Sands estaba al volante del coche. Luchaba contra el impulso de conducir más y más rápido de lo que debía. Sentía que debía dar la vuelta, regresar, hacer todo lo que estuviera en su mano para ayudar a sus amigos. Pero no pensaba hacerlo. Ellos habían tomado su elección. Él y Julia habían tomado la suya propia. «Ya es demasiado tarde —se decía una y otra vez—. Fue demasiado tarde desde el momento en que salieron por la puerta». Sin importar lo que le apremiara la conciencia, conducía hacia el sur. La única pregunta era a qué velocidad. Cada pocos segundos miraba por el espejo retrovisor, siempre esperando ver a una criatura lupina corriendo a una velocidad endiablada, alcanzándolo. Pegó el acelerador un poco más a la tabla.
Julia estaba a su lado, en silencio.
«No fue cobardía —pensó—. No elegir el suicidio no es cobardía». Tenía algo por lo que vivir. Y Julia igual. No iba a salvar al mundo de una batida. Lo mejor que podía hacer era cavarse una madriguera, cuidar de sus seres queridos. Miró a Julia, esperando que le devolviera el gesto. Pero no lo hizo. Entonces volvió a mirar la carretera que se abría frente a él.
—Julia. —No hubo respuesta—. Si algo me ocurriera… ¿podrías cuidar de Faye por mí?
—¿De tu esposa? —dijo. Sands asintió—. Lo intentaré.
—Eso es todo lo que me atrevo a pedirte.
Siguieron avanzando sobre la carretera, un kilómetro tras otro. Cada giro del cuentarrevoluciones era una acusación silenciosa. Sands no podía evitar sentirse aliviado al alejarse de aquel lugar. Habían huido de la ciudad inquietados por las acciones de la policía. Y ésta parecía ahora una amenaza menor. Sin embargo por otro lado, e impulsado por unos sentimientos más inmediatos y desconcertantes, la ausencia de aquellos a los que habían dejado atrás pesaba como una losa sobre él.

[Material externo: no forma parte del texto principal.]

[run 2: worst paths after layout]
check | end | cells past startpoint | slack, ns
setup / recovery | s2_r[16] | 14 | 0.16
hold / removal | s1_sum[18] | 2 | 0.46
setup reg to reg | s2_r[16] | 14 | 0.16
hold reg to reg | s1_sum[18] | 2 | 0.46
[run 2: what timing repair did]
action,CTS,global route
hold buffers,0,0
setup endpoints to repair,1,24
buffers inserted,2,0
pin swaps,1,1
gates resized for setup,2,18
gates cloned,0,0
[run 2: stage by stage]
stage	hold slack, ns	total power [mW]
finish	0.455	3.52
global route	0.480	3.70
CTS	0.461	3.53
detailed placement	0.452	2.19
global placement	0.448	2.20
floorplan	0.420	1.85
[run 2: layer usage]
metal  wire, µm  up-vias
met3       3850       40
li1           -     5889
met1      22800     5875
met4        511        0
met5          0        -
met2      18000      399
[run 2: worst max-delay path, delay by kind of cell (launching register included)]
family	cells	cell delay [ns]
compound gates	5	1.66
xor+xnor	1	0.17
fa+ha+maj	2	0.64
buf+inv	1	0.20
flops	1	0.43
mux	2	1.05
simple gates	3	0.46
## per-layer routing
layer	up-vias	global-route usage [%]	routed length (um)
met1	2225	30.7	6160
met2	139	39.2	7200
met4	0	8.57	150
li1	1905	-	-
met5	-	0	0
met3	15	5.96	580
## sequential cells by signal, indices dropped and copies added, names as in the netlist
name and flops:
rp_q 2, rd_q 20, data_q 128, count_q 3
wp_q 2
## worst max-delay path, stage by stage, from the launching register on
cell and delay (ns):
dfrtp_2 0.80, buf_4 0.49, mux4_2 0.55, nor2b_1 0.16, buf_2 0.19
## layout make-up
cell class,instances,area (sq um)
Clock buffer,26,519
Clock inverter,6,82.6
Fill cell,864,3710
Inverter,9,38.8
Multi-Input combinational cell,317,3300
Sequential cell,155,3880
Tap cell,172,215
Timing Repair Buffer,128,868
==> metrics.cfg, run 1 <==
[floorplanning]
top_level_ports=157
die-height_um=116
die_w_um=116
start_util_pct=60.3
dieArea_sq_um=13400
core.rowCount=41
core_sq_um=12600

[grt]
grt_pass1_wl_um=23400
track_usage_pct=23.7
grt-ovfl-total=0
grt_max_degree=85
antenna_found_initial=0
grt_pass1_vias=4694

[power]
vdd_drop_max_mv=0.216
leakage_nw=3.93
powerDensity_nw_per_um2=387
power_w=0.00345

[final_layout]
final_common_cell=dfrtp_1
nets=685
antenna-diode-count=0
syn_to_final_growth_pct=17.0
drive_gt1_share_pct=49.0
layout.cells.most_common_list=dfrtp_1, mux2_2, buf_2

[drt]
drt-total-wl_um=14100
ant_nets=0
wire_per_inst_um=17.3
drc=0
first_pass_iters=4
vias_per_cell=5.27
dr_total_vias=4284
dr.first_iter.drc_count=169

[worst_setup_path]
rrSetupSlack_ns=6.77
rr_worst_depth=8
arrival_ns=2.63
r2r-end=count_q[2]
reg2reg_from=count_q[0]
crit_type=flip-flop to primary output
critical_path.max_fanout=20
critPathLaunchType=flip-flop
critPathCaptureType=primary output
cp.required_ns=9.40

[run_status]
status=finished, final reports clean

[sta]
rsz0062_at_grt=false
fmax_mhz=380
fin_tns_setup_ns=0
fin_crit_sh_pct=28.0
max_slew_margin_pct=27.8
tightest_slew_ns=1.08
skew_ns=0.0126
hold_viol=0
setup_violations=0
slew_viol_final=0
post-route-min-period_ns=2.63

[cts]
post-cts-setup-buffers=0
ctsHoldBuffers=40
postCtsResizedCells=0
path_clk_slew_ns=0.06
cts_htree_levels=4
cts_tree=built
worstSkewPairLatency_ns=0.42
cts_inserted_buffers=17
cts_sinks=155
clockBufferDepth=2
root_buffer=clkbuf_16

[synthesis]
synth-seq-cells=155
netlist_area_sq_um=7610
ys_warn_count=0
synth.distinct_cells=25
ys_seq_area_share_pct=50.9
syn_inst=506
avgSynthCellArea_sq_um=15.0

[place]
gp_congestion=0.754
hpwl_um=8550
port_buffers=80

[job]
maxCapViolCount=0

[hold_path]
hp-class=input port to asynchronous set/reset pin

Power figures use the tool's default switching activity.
[src/rtl/game_pkg.sv]
// Shared constants for the game-state controller front end.
//   - PS/2 scan code set 2 values used by the key decoder
//   - PS/2 frame length
//   - make/break decoder state encoding
package game_pkg;

    localparam logic [7:0] SC_ENTER = 8'h5A;
    localparam logic [7:0] SC_LEFT  = 8'h6B;
    localparam logic [7:0] SC_RIGHT = 8'h74;
    localparam logic [7:0] SC_EXT   = 8'hE0;
    localparam logic [7:0] SC_BRK   = 8'hF0;

    localparam int PS2_FRAME_BITS = 11;

    // IDLE: no prefix pending. PFX: an E0 and/or F0 prefix has been seen.
    typedef enum logic {
        IDLE = 1'b0,
        PFX  = 1'b1
    } dec_state_t;

endpackage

—No pudimos hacer nada —dijo—. Y aunque hubiéramos…
—Calla —dijo Julia—. Deja de… —Se sentía incapaz de hablar de los muertos. Primero Albert, y ahora John y Clarence.
Pero Sands no soportaba aquel silencio. Era incapaz de estar solo con sus pensamientos.
—Háblame de Timothy —dijo.
Julia se puso tensa. Pero sabía, debía de saber, por qué le preguntaba aquello. Entonces empezó a hablar. Al principio de forma entrecortada y cada vez con menos dificultad, pero siempre teniendo que esforzarse por hacerlo. Le hablaba de su hijo, le contaba todo lo que se le ocurría acerca de él. Sands nunca había visto a Timothy. Julia nunca le había enseñado una fotografía. Mientras charlaban, Sands se imaginó a otro niño pequeño, un niño al que había visto todos los días hacía ya varios años. Un niño al que había vuelto a ver recientemente, aunque eso nunca debía haber ocurrido así. La voz de Julia hacía más soportable el zumbido del asfalto y, mientras tanto, iban dejando kilómetros a sus espaldas.